Effects of furosemide and orthostasis on active and inactive renin in normal and anephric man

Abstract

Active and inactive (acid-activatable) plasma renin in anephric and in normal persons was investigated. In anephric patients (15) plasma concentration of active and inactive renin was 1.15 .+-. 0.2 and 40.7 .+-. 7.1 .mu.U/ml, respectively; angiotensin II (n = 13) was 14.5 .+-. 1.9 pg/ml. Furosemide (n = 10), 40 mg i.v., and upright posture (n = 8) did not change active or inactive renin in the anephric state. In normal men, furosemide (n = 9) within 15 min increased active renin from 29.9 .+-. 5.8 to 82.4 .+-. 14.8 .mu.U/ml (P < 0.001); inactive renin slightly but not significantly decreased from 136.3 .+-. 29.9 to 121.1 .+-. 19.2 .mu.U/ml; orthostasis (n = 15) within 4 h stimulated active renin (P < 0.001) and slightly raised inactive renin (P < 0.05). Both furosemide and orthostasis increased (P < 0.001, each) the proportion of active renin in normal persons. Studies in 1 patient within 24 h after bilateral nephrectomy indicated the half-life to be 30-60 min for active and 2-4 h for inactive renin.
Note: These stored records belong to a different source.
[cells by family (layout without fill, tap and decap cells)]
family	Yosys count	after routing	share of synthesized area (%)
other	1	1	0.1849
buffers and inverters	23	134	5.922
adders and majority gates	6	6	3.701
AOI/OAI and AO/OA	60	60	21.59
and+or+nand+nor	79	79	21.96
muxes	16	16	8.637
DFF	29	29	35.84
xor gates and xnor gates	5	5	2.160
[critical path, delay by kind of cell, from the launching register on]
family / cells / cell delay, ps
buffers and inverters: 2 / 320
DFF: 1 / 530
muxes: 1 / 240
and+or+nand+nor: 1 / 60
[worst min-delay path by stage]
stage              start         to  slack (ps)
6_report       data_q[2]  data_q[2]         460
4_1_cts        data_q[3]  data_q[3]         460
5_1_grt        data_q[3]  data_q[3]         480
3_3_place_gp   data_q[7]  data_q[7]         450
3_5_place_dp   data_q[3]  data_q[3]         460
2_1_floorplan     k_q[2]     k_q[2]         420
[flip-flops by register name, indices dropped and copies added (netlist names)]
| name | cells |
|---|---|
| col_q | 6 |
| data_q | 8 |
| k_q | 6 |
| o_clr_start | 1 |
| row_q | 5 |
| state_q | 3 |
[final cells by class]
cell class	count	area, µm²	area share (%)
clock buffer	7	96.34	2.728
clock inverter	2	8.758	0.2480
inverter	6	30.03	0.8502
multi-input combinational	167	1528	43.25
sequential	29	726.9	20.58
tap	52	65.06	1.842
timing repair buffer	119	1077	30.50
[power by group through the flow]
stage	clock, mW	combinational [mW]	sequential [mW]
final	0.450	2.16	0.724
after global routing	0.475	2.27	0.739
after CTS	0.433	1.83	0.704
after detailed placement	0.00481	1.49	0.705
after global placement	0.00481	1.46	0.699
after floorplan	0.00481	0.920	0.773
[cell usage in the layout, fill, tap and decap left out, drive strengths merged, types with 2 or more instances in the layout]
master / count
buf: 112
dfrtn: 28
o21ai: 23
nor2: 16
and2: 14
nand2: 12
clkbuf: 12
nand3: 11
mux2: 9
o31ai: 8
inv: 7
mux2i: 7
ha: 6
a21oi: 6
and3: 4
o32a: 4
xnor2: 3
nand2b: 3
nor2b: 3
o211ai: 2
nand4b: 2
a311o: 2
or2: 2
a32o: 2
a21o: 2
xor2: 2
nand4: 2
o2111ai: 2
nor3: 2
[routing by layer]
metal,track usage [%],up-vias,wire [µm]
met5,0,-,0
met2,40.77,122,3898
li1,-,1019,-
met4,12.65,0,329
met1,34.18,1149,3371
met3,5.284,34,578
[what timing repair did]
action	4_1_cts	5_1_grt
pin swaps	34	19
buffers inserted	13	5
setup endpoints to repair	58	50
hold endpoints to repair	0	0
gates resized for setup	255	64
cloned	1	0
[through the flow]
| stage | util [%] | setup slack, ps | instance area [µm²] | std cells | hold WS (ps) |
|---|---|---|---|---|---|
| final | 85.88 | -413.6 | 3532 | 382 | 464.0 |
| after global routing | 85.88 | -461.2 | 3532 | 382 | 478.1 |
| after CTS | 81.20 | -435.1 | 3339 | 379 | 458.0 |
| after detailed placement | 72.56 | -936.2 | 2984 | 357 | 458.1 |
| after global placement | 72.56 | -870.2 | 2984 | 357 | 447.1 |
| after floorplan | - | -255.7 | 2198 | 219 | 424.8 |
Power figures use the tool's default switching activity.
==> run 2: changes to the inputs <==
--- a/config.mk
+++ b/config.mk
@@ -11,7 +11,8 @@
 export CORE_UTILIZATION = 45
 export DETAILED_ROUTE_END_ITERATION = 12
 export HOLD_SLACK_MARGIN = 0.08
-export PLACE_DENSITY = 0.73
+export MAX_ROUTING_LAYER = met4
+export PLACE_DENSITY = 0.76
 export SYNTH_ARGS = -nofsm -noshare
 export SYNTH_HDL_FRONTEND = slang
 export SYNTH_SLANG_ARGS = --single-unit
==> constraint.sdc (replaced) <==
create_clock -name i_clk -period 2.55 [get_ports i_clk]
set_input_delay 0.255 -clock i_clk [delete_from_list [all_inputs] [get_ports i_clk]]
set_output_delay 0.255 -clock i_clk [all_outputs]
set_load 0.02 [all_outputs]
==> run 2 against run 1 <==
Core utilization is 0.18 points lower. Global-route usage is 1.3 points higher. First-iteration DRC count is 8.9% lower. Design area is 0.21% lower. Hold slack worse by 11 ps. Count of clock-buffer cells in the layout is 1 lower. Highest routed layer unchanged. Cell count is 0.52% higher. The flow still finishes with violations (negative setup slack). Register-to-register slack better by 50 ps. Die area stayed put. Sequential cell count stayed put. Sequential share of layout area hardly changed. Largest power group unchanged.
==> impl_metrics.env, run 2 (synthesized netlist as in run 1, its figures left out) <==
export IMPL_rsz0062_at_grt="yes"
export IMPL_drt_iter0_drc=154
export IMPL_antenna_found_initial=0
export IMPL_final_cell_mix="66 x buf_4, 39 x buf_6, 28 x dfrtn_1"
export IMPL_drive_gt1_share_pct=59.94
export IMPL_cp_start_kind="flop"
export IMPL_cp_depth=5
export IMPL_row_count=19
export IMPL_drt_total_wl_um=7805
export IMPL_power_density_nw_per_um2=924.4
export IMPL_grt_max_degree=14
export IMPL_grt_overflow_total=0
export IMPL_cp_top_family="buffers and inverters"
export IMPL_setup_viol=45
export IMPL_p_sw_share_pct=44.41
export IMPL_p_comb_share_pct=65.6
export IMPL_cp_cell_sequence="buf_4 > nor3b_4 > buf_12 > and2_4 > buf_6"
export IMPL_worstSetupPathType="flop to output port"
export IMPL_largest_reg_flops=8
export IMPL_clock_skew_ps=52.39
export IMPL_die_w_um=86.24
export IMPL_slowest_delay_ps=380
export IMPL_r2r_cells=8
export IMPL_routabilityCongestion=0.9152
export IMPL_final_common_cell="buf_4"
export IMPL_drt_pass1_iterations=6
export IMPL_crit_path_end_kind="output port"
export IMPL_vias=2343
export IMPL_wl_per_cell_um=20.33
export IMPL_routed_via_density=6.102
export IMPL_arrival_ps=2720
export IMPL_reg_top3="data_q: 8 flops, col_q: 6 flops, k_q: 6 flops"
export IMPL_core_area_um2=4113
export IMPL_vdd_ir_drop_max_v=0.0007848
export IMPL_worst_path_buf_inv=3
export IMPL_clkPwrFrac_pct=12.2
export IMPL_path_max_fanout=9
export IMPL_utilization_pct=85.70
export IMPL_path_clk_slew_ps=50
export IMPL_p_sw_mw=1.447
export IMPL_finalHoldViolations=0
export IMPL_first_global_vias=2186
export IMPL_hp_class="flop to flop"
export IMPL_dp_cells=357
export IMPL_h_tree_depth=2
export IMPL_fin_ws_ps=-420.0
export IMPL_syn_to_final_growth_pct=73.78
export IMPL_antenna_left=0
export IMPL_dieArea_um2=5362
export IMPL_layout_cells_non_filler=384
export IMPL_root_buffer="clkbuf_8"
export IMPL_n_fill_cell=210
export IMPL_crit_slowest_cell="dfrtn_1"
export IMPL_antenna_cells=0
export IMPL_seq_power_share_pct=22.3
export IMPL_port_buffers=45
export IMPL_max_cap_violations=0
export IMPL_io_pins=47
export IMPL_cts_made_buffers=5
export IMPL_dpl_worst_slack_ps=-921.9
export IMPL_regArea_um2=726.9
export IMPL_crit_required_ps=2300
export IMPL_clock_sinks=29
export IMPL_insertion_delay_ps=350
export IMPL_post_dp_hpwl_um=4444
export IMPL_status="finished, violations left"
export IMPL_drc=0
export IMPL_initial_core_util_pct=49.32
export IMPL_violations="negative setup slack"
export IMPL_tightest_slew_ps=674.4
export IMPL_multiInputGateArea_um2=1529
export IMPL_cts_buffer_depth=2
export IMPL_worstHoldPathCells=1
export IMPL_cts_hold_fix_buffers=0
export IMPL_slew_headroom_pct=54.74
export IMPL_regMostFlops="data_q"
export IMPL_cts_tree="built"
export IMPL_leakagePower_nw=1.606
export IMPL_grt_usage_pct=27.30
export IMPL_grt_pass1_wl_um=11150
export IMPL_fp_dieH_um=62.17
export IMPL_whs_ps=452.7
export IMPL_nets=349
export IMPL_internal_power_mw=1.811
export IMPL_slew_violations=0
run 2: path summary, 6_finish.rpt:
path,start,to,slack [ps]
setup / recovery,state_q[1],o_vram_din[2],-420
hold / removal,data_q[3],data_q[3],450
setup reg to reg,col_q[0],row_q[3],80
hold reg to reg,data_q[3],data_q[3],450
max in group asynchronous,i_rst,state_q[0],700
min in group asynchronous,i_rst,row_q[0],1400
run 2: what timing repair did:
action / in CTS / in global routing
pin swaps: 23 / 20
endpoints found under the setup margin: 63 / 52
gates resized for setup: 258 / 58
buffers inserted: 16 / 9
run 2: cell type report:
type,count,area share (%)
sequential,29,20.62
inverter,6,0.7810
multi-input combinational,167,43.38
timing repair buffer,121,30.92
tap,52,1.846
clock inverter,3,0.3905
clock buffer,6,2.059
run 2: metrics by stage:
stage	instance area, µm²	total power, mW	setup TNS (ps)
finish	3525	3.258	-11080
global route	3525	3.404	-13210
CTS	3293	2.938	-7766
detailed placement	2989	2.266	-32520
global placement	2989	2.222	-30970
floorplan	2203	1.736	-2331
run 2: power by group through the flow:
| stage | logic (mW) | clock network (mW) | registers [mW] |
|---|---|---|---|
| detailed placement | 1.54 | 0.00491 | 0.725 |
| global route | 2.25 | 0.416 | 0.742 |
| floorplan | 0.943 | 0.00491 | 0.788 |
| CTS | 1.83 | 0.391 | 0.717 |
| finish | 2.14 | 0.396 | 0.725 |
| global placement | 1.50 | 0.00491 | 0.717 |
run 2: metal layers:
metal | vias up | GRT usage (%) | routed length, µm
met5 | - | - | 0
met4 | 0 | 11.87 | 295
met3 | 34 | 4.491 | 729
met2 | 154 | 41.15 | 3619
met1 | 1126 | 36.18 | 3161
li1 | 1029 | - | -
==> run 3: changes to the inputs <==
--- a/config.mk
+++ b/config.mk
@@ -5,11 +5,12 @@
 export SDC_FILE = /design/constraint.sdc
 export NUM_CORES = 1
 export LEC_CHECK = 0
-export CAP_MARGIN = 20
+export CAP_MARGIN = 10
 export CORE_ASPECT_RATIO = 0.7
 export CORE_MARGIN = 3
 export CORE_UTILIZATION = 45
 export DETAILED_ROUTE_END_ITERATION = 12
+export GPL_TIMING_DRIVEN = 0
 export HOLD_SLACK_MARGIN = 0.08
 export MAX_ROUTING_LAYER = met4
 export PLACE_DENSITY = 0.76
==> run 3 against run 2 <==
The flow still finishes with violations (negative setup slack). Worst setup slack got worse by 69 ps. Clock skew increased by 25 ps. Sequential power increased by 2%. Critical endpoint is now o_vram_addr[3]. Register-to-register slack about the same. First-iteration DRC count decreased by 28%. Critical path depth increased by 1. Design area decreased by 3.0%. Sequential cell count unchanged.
Thus, low levels of active renin and considerable amounts of inactive renin and angiotensin II were detected in anephric patients. About 30% of inactive renin in normal plasma apparently is of extrarenal origin. The stimulation of active renin by furosemide and orthostasis is bound to the presence of the kidney. Both maneuvers may stimulate the conversion of inactive to active renin within the human kidney.